Task directions — Take the records below and retype them line by line, from the first line through the one containing "job 8882: changes"; stop there.

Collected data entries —
==========
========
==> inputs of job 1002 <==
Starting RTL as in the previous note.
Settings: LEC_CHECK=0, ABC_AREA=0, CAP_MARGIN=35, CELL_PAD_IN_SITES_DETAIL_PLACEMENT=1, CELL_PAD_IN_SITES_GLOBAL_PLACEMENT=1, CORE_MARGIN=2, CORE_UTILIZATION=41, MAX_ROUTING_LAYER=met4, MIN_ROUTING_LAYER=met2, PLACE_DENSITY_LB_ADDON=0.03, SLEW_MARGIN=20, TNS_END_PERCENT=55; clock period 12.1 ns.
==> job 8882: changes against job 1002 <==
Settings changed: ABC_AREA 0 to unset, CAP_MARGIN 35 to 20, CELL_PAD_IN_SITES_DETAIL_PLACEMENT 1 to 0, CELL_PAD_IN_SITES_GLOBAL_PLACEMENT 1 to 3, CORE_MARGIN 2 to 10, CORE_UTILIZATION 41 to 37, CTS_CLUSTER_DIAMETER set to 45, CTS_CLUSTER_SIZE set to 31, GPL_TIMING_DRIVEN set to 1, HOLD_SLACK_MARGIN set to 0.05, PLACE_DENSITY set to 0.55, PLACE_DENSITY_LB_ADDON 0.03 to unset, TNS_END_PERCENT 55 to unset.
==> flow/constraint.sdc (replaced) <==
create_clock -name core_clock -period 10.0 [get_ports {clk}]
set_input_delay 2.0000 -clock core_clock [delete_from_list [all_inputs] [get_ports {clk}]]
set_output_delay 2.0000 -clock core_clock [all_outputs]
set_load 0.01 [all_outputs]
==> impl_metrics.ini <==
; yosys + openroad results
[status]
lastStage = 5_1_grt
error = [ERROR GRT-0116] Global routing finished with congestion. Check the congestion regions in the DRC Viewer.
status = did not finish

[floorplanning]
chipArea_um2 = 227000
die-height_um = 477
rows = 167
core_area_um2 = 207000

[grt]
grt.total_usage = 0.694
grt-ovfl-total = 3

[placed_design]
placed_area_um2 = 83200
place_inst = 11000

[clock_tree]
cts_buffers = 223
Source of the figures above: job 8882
==> flow/design.v <==
module sig_16_hw #(parameter K=16,DWIDTH=32,EXPONENT_WIDTH=8, BIAS=8'd127)(input [DWIDTH-1:0] x_in,input clk,start,rst,output reg valid, output [DWIDTH-1:0] y_out);
wire [EXPONENT_WIDTH-1:0] exp_wo_bias,exp_wo_bias_1st;									
wire [K-1:0] c_out;
wire [DWIDTH-1:0] rm_data,rm_pos_1,rm_neg_1;
wire [9:0] cmp_ip,c1_in2,c2_in2,c3_in2,c4_in2,c5_in2,c6_in2,c7_in2,c8_in2,c9_in2,c10_in2,c11_in2,c12_in2,c13_in2,c14_in2,c15_in2,c16_in2;			 
wire cmp_op;
reg x_gre_3,x_neg_pos,x_sp_case,x_sp_case_2nd;
reg x_neg_pos_1st,x_neg_pos_2nd;
reg x_gre_3_2nd;
reg ip_adder_ready;
wire x_gre_3_1st;
wire [$clog2(K)-1:0] pe_addr;
wire [1:0] sp_addr;
wire sp_case;
wire [DWIDTH-1:0] sp_data,rm_neg_calculate_data,rm_neg_data;
wire [EXPONENT_WIDTH+4:0] cmp_ip_1st;
wire [DWIDTH-1:0] rm_neg_05,rm_pos_05;
wire valid_sub_1st,valid_sub_2nd;
reg start_ip;
reg [DWIDTH-1:0] x;
parameter IDLE_WAIT=3'd0,START=3'd1,ADD_WAIT=3'd2,WAIT_1=3'd3,WAIT_2=3'd4,DONE=3'd5;
reg [2:0] present_state, next_state;
wire adder_rst;
assign exp_wo_bias_1st= (x[DWIDTH-2:DWIDTH-EXPONENT_WIDTH-1] - BIAS);							 
assign exp_wo_bias= exp_wo_bias_1st[EXPONENT_WIDTH-1]?(~(exp_wo_bias_1st)+1'b1):(exp_wo_bias_1st);		
assign cmp_ip_1st= exp_wo_bias_1st[EXPONENT_WIDTH-1]?({3'b000,{1'b1,x[DWIDTH-EXPONENT_WIDTH-2:DWIDTH-EXPONENT_WIDTH-11]}>>exp_wo_bias}):(({3'b001,x[DWIDTH-EXPONENT_WIDTH-2:DWIDTH-EXPONENT_WIDTH-11]})<<exp_wo_bias);																																																												  
assign cmp_ip = cmp_ip_1st[EXPONENT_WIDTH+4:3];
assign rm_pos_1=32'b00111111100000000000000000000000;
assign rm_neg_1=32'b00000000000000000000000000000000;
assign rm_neg_05=32'b10111111000000000000000000000000;  
assign rm_pos_05=32'b00111111000000000000000000000000;  
assign y_out=(valid)?(x_sp_case)?sp_data:(x_neg_pos)?(~x_gre_3)?rm_neg_data:rm_neg_1:(~x_gre_3)?rm_data:rm_pos_1:32'h00000000;	 
assign c1_in2 = 10'b0000100101;		 
assign c2_in2 = 10'b0001001010;		 
assign c3_in2 = 10'b0001110000;		 
assign c4_in2 = 10'b0010010101;		 
assign c5_in2 = 10'b0010111011;		 
assign c6_in2 = 10'b0011100000;		 
assign c7_in2 = 10'b0100000110;		 
assign c8_in2 = 10'b0100101011;		 
assign c9_in2 = 10'b0101010001;		 
assign c10_in2 = 10'b0101110111;	 
assign c11_in2 = 10'b0110011110;	 
assign c12_in2 = 10'b0111000101;	 
assign c13_in2 = 10'b0111101101;	 
assign c14_in2 = 10'b1000010111;	 
assign c15_in2 = 10'b1001000110;	 
assign c16_in2 = 10'b1010000000;	 
single_float_adder #(.DWIDTH(DWIDTH),.EXPONENT_WIDTH(EXPONENT_WIDTH),.BIAS(BIAS)) subtractor_neg_1st(.a(rm_data[DWIDTH-1:0]),.b(rm_neg_05),.clk(clk),.rst(adder_rst),.ip_ready(ip_adder_ready),.sum(rm_neg_calculate_data),.valid(valid_sub_1st));
single_float_adder #(.DWIDTH(DWIDTH),.EXPONENT_WIDTH(EXPONENT_WIDTH),.BIAS(BIAS)) subtractor_neg_2nd(.a(rm_pos_05),.b({1'b1,rm_neg_calculate_data[DWIDTH-2:0]}),.clk(clk),.rst(adder_rst),.ip_ready(valid_sub_1st),.sum(rm_neg_data),.valid(valid_sub_2nd));
special_cases #(.DWIDTH(DWIDTH),.EXPONENT_WIDTH(EXPONENT_WIDTH),.K_CLUSTER(K)) sp (.sp_case_in(x),.exp_wo_bias_1st(exp_wo_bias_1st),.exp_wo_bias(exp_wo_bias),.sp_case_clk(clk),.sp_case(sp_case),.sp_case_addr(sp_addr),.x_gre_3(x_gre_3_1st));
comparator #(.CWIDTH(10)) c1 (.c_in1(cmp_ip),.c_in2(c1_in2),.c_clk(clk),.c_rst(rst),.c_out(c_out[0]));
comparator #(.CWIDTH(10)) c2 (.c_in1(cmp_ip),.c_in2(c2_in2),.c_clk(clk),.c_rst(rst),.c_out(c_out[1]));		 
comparator #(.CWIDTH(10)) c3 (.c_in1(cmp_ip),.c_in2(c3_in2),.c_clk(clk),.c_rst(rst),.c_out(c_out[2]));
comparator #(.CWIDTH(10)) c4 (.c_in1(cmp_ip),.c_in2(c4_in2),.c_clk(clk),.c_rst(rst),.c_out(c_out[3]));
comparator #(.CWIDTH(10)) c5 (.c_in1(cmp_ip),.c_in2(c5_in2),.c_clk(clk),.c_rst(rst),.c_out(c_out[4]));
comparator #(.CWIDTH(10)) c6 (.c_in1(cmp_ip),.c_in2(c6_in2),.c_clk(clk),.c_rst(rst),.c_out(c_out[5]));
comparator #(.CWIDTH(10)) c7 (.c_in1(cmp_ip),.c_in2(c7_in2),.c_clk(clk),.c_rst(rst),.c_out(c_out[6]));
comparator #(.CWIDTH(10)) c8 (.c_in1(cmp_ip),.c_in2(c8_in2),.c_clk(clk),.c_rst(rst),.c_out(c_out[7]));
comparator #(.CWIDTH(10)) c9 (.c_in1(cmp_ip),.c_in2(c9_in2),.c_clk(clk),.c_rst(rst),.c_out(c_out[8]));
comparator #(.CWIDTH(10)) c10 (.c_in1(cmp_ip),.c_in2(c10_in2),.c_clk(clk),.c_rst(rst),.c_out(c_out[9]));
comparator #(.CWIDTH(10)) c11 (.c_in1(cmp_ip),.c_in2(c11_in2),.c_clk(clk),.c_rst(rst),.c_out(c_out[10]));
comparator #(.CWIDTH(10)) c12 (.c_in1(cmp_ip),.c_in2(c12_in2),.c_clk(clk),.c_rst(rst),.c_out(c_out[11]));
comparator #(.CWIDTH(10)) c13 (.c_in1(cmp_ip),.c_in2(c13_in2),.c_clk(clk),.c_rst(rst),.c_out(c_out[12]));
comparator #(.CWIDTH(10)) c14 (.c_in1(cmp_ip),.c_in2(c14_in2),.c_clk(clk),.c_rst(rst),.c_out(c_out[13]));
comparator #(.CWIDTH(10)) c15 (.c_in1(cmp_ip),.c_in2(c15_in2),.c_clk(clk),.c_rst(rst),.c_out(c_out[14]));
comparator #(.CWIDTH(10)) c16 (.c_in1(cmp_ip),.c_in2(c16_in2),.c_clk(clk),.c_rst(rst),.c_out(c_out[15]));
priority_encoder #(.K_CLUSTER(K)) pe (.pe_in(c_out),.pe_out(pe_addr));		 
mem_rom_data #(.K_CLUSTER(K),.DWIDTH(DWIDTH)) rm (.rm_addr(pe_addr),.rm_clk(clk),.rm_rst(rst),.rm_data(rm_data));		 
mem_rom_sp_case #(.K_CLUSTER(K),.DWIDTH(DWIDTH)) mrsp (.sp_addr(sp_addr),.sp_clk(clk),.sp_case(sp_case),.sp_data(sp_data));
always@(posedge clk)
begin
if(rst)
	begin start_ip<=1'b0;  end
else
	begin  start_ip<=start;
	if(start)
		x<=x_in;
	end
end
always @(posedge clk)
begin
if(rst)
	begin x_neg_pos_1st<=1'b0; end
else
	begin  x_neg_pos_1st<=x[31]; end
end
always @(posedge clk)
begin
if(rst)
	begin  x_neg_pos_2nd<=1'b0;  x_sp_case_2nd<=1'b0; x_gre_3_2nd<=1'b0; end
else
	begin  x_neg_pos_2nd<=x_neg_pos_1st;  x_sp_case_2nd<=sp_case; x_gre_3_2nd<=x_gre_3_1st;  end
end
always @(posedge clk)
begin
if(rst)
	begin x_neg_pos<=1'b0;  x_sp_case<=1'b0; x_gre_3<=1'b0; end
else
	begin x_neg_pos<=x_neg_pos_2nd; x_sp_case<=x_sp_case_2nd; x_gre_3<=x_gre_3_2nd;end
end
always@(*)
begin
if(rst)
	ip_adder_ready=1'b0;
else
	ip_adder_ready=(present_state==START && start_ip)?(x_sp_case)?0:(x_neg_pos)?(~x_gre_3)?1:0:0:0 ;
end
always @(posedge clk)
begin
if(rst)
	present_state<=0;
else
	present_state<=next_state;
end
assign adder_rst = rst | (present_state==IDLE_WAIT);	 
always @(*)
begin
	case(present_state)
	IDLE_WAIT:begin if(start_ip) begin valid=0; next_state=WAIT_1; end
					else begin valid=0; next_state=IDLE_WAIT; end
			end
	WAIT_1:begin if(!start_ip) begin valid=0; next_state=IDLE_WAIT; end
				else begin valid=0; next_state=WAIT_2; end
		end
	WAIT_2:begin if(!start_ip) begin valid=0; next_state=IDLE_WAIT; end
				else begin valid=0; next_state=START; end
		end
	START:begin if(!start_ip) begin valid=0; next_state=IDLE_WAIT; end
				else if(x_sp_case) begin valid=1; next_state=DONE; end
				else if(x_gre_3) begin valid=1; next_state=DONE; end
				else if(!x_neg_pos) begin valid=1; next_state=DONE; end
				else begin valid=0; next_state=ADD_WAIT; end
		end
	ADD_WAIT:begin if(!start_ip) begin valid=0; next_state=IDLE_WAIT; end
			else if(valid_sub_2nd)begin valid=1; next_state=DONE; end
			else begin valid=0; next_state=ADD_WAIT; end
		end
	DONE:begin if(!start_ip) begin valid=0; next_state=IDLE_WAIT; end
			else begin valid=0; next_state=DONE; end
		end
	default:begin valid=0; next_state=IDLE_WAIT; end
	endcase
end
endmodule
==========
Problem solution —
========
==> inputs of job 1002 <==
Starting RTL as in the previous note.
Settings: LEC_CHECK=0, ABC_AREA=0, CAP_MARGIN=35, CELL_PAD_IN_SITES_DETAIL_PLACEMENT=1, CELL_PAD_IN_SITES_GLOBAL_PLACEMENT=1, CORE_MARGIN=2, CORE_UTILIZATION=41, MAX_ROUTING_LAYER=met4, MIN_ROUTING_LAYER=met2, PLACE_DENSITY_LB_ADDON=0.03, SLEW_MARGIN=20, TNS_END_PERCENT=55; clock period 12.1 ns.
==> job 8882: changes against job 1002 <==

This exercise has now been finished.